Josh Fischer, Marketing Director
The Louisville Golf Club Company
The Spirit of the Game

April 4, 2008

RESPONSE: Frank Thomas FAQ

Filed under: RESPONSES, Uncategorized — admin @ 3:45 pm

Frank Thomas is no dummy. What he knows about golf would probably dwarf my seven years experience as marketing director of Louisville Golf, my flirtations with a club pro career and my 25 years of being an equipment junkie. But he has made some errors with a recent response he wrote to a golfer asking about Persimmon vs. Titanium; not so much with the facts as with the way he presents the testing of the two. What it exhibits is the biases those (even those who are in-the-know) have toward our favorite material.

A golfer has sent this question to Mr. Thomas: I was wondering that in all your years of testing equipment was there ever a test of actual performance between titanium and persimmon? (The answer really is no, not a fair one at least.) The golfer then continues: As a student of physics, I always wondered if loft, shaft flex, face angle and mass were constants, how much the actual material of construction matter?

Mr. Thomas responds to the question by first by explaining Coefficient of Restitution (C.O.R.). What is disappointing, however, is that he uses the out-dated term “trampoline effect” - which is misleading. The descriptors “trampoline effect” and “spring-like design” are the evil children of overzealous marketers which the golf industry somehow let through into the vernacular. It seems at odds, to us, that a game built on integrity would allow these monikers because C.O.R. is neither like a spring, nor a trampoline. C.O.R. describes a phenomena whereby the face gives a little (a very little) at impact, thus allowing the ball to decompress less, and it then loses less energy. At this point the ball can travel 2 or 3 % further if it is hit directly in the middle and if it is hit with a swing speed of over 110 mph. This is how it was explained to us by the USGA when we were submitting our SMART titanium insert driver for approval.

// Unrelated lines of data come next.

==> inputs of v14 <==
// RandomNumberGenerator
module RandomNumberGenerator(clk, rst, load, key_x, seed_r, seed_g, seed_b, Rout, Gout, Bout, Key_ready);
    input wire clk;
    input wire rst;
    input wire load;                  
    input wire [15:0] key_x;          
    input wire [15:0] seed_r;         
    input wire [15:0] seed_g;
    input wire [15:0] seed_b;
    output reg [7:0] Rout;
    output reg [7:0] Gout;
    output reg [7:0] Bout;
    output reg Key_ready;
    wire Rout_bit;
    wire Gout_bit;
    wire Bout_bit;
    reg[15:0] Rlfsr;
    reg[15:0] Glfsr;
    reg[15:0] Blfsr;
    reg [2:0] bit_count;
    wire Rfeedback_lfsr;
    wire Gfeedback_lfsr;
    wire Bfeedback_lfsr;
    wire Rout_lfsr;
    wire Gout_lfsr;
    wire Bout_lfsr;
    reg signed [15:0] x; 
    reg signed [31:0] x_square; 
    reg signed [31:0] x_mult;  
    reg signed [15:0] x_next;
    wire out_chaotic;
    assign Rfeedback_lfsr = Rlfsr[15] ^ Rlfsr[13] ^ Rlfsr[12] ^ Rlfsr[10]; 
    assign Gfeedback_lfsr = Glfsr[15] ^ Glfsr[13] ^ Glfsr[12] ^ Glfsr[10]; 
    assign Bfeedback_lfsr = Blfsr[15] ^ Blfsr[13] ^ Blfsr[12] ^ Blfsr[10]; 
    assign Rout_lfsr = Rlfsr[15];
    assign Gout_lfsr = Glfsr[15];
    assign Bout_lfsr = Blfsr[15];
    assign out_chaotic = x_next[15];
    assign Rout_bit = Rout_lfsr ^ out_chaotic;
    assign Gout_bit = Gout_lfsr ^ out_chaotic;
    assign Bout_bit = Bout_lfsr ^ out_chaotic;
    always @(posedge clk or posedge rst) begin
        if (rst) begin
            Rlfsr <= 16'b0000000000000001;
            Glfsr <= 16'b0000000000000010;
            Blfsr <= 16'b0000000000000011;
            x <= 16'sh7EF0;                          
            Rout <= 8'b0;
            Gout <= 8'b0;
            Bout <= 8'b0;
            Key_ready <= 0;
            bit_count <=0;
            x_square <= 0;
            x_next <= 0;
            x_mult <= 0;
        end
  ...
==> flow/config.mk <==
export PLATFORM = sky130hd
export DESIGN_NAME = RandomNumberGenerator
export DESIGN_NICKNAME = RandomNumberGenerator
export VERILOG_FILES = /design/flow/design.v
export SDC_FILE = /design/flow/constraint.sdc
export NUM_CORES = 4
export LEC_CHECK = 0
export ABC_AREA = 0
export CAP_MARGIN = 20
export CORE_MARGIN = 2
export CORE_UTILIZATION = 70
export CTS_CLUSTER_DIAMETER = 201
export CTS_CLUSTER_SIZE = 36
export HOLD_SLACK_MARGIN = -0.08
export SETUP_SLACK_MARGIN = 1.71
export SLEW_MARGIN = 20
==> flow/constraint.sdc <==
create_clock -name core_clock -period 5.87 [get_ports {clk}]
set_input_delay 1.1740 -clock core_clock [delete_from_list [all_inputs] [get_ports {clk}]]
set_output_delay 1.1740 -clock core_clock [all_outputs]
set_load 0.01 [all_outputs]
run.sh (not shown) runs the stock make flow with config.mk's settings and CLKGATE_MAP_FILE=.
==> v35: changes against v14 <==
Settings changed: ABC_AREA 0 to 1, SETUP_SLACK_MARGIN 1.71 to unset.
==> notes <==
In v14 the non-clock buffer count is higher than in v35, by 109.
In global-route usage, v35 and v14 hardly differ.
In v14 the utilization is higher than in v35, by 9.6 points.
Between v35 and v14, the lower die size is in v14 (gap about 7%, measured against v14).
v14 finished but fails on setup timing. v35 went through all stages and came out clean.
In v14 the setup slack is lower than in v35, by 420 ps.

========
==> run a <==
==> flow/design.v <==
module RandomNumberGenerator(clk, rst, load, key_x, seed_r, seed_g, seed_b, Rout, Gout, Bout, Key_ready);
    input wire clk;
    input wire rst;
    input wire load;                  
    input wire [15:0] key_x;          
    input wire [15:0] seed_r;         
    input wire [15:0] seed_g;
    input wire [15:0] seed_b;
    output reg [7:0] Rout;
    output reg [7:0] Gout;
    output reg [7:0] Bout;
    output reg Key_ready;
    wire Rout_bit;
    wire Gout_bit;
    wire Bout_bit;
    reg[15:0] Rlfsr;
    reg[15:0] Glfsr;
    reg[15:0] Blfsr;
    reg [2:0] bit_count;
    wire Rfeedback_lfsr;
    wire Gfeedback_lfsr;
    wire Bfeedback_lfsr;
    wire Rout_lfsr;
    wire Gout_lfsr;
    wire Bout_lfsr;
    reg signed [15:0] x; 
    reg signed [31:0] x_square; 
    reg signed [31:0] x_mult;  
    reg signed [15:0] x_next;
    wire out_chaotic;
    assign Rfeedback_lfsr = Rlfsr[15] ^ Rlfsr[13] ^ Rlfsr[12] ^ Rlfsr[10]; 
    assign Gfeedback_lfsr = Glfsr[15] ^ Glfsr[13] ^ Glfsr[12] ^ Glfsr[10]; 
    assign Bfeedback_lfsr = Blfsr[15] ^ Blfsr[13] ^ Blfsr[12] ^ Blfsr[10]; 
    assign Rout_lfsr = Rlfsr[15];
    assign Gout_lfsr = Glfsr[15];
    assign Bout_lfsr = Blfsr[15];
    assign out_chaotic = x_next[15];
    assign Rout_bit = Rout_lfsr ^ out_chaotic;
    assign Gout_bit = Gout_lfsr ^ out_chaotic;
    assign Bout_bit = Bout_lfsr ^ out_chaotic;
    always @(posedge clk or posedge rst) begin
        if (rst) begin
            Rlfsr <= 16'b0000000000000001;
            Glfsr <= 16'b0000000000000010;
            Blfsr <= 16'b0000000000000011;
            x <= 16'sh7EF0;                          
            Rout <= 8'b0;
            Gout <= 8'b0;
            Bout <= 8'b0;
            Key_ready <= 0;
            bit_count <=0;
            x_square <= 0;
            x_next <= 0;
            x_mult <= 0;
        end
        else if (load) begin
            Rlfsr <= seed_r;
            Glfsr <= seed_g;
            Blfsr <= seed_b;
            x <= key_x;
            Rout <= 8'b0;
            Gout <= 8'b0;
            Bout <= 8'b0;
            Key_ready <= 0;
            bit_count <=0;
            x_square <= 0;
            x_next <= 0;
            x_mult <= 0;
        end
        else begin
            Rlfsr <= {Rlfsr[14:0], Rfeedback_lfsr};
            Glfsr <= {Glfsr[14:0], Gfeedback_lfsr};
            Blfsr <= {Blfsr[14:0], Bfeedback_lfsr};
            Rout <= {Rout[6:0], Rout_bit};
            Gout <= {Gout[6:0], Gout_bit};
            Bout <= {Bout[6:0], Bout_bit};
            if (bit_count == 3'd7) begin
                Key_ready <= 1;   
                bit_count <= 0;
            end 
            else begin
                Key_ready <= 0;
                bit_count <= bit_count + 1;
            end
            x_square <= x * x;                        
            x_mult <= x_square <<< 1;                 
            x_next <= 16'sh7FFF - x_mult[30:15];      
            x <= x_next;
        end
    end
endmodule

After a mention of C.O.R. using these stale and misleading terms (ones that we had hoped had passed for the red herrings they are) he says that the reason titanium was proven longer than persimmon was that the persimmon was launched lower with less spin. These two specifications are not static, so again, as it is so often with persimmon, it was not a fair test. The spin and launch can be manipulated by a number of specifications including loft. I can accept that for golfers who swing over 110 mph that they can hit a high-C.O.R. titanium driver 2 or 3 % further, but I do not accept 10 or 15 or 20 yards, not when there are specifications left on the table which can level the playing field.

Mr. Thomas does give credit to the ball for increased distance, but says that it can give you “an additional 8 to 10 yards.” This is also misleading because he uses the word “additional.” For the most part the golf ball really doesn’t know what material it is being beaten with - Thomas states that the ball only remains in contact with the ball for 0.000035 seconds - so any additional yardage it gives a metal club, it can give a persimmon wood as well. So take those yards off the table.

For a man of golf science, it was odd to read at the end of his response that there is “room left for our belief in magic. If we believe that we will get 20 extra yards with a new driver, we will probably make our best swing and actually get somewhere close.” What he is really referencing for the golfer is that distance is finite due to the laws physics, and that if you are searching for distance, then work on your swing, don’t go buy the Holy Grail and later find out it is a can Schlitz beer. Train yourself to hit the ball more solidly and your average distance, over time, will improve. This has less to do with magic than it does with the belief (confidence) that one gets by repetition and practice.

I’ll continue to respond to things like this we see out there which misrepresents persimmon, and, more importantly, muddies the water of a clear game. Honestly golf is this simple = you choose weapons or tools that fit you and that you enjoy playing, you practice with those tools and develop enough skill to reasonably satisfy, you try and hit a small ball into a small hole with that skill, and you have fun doing it. It’s really that simple, isn’t it?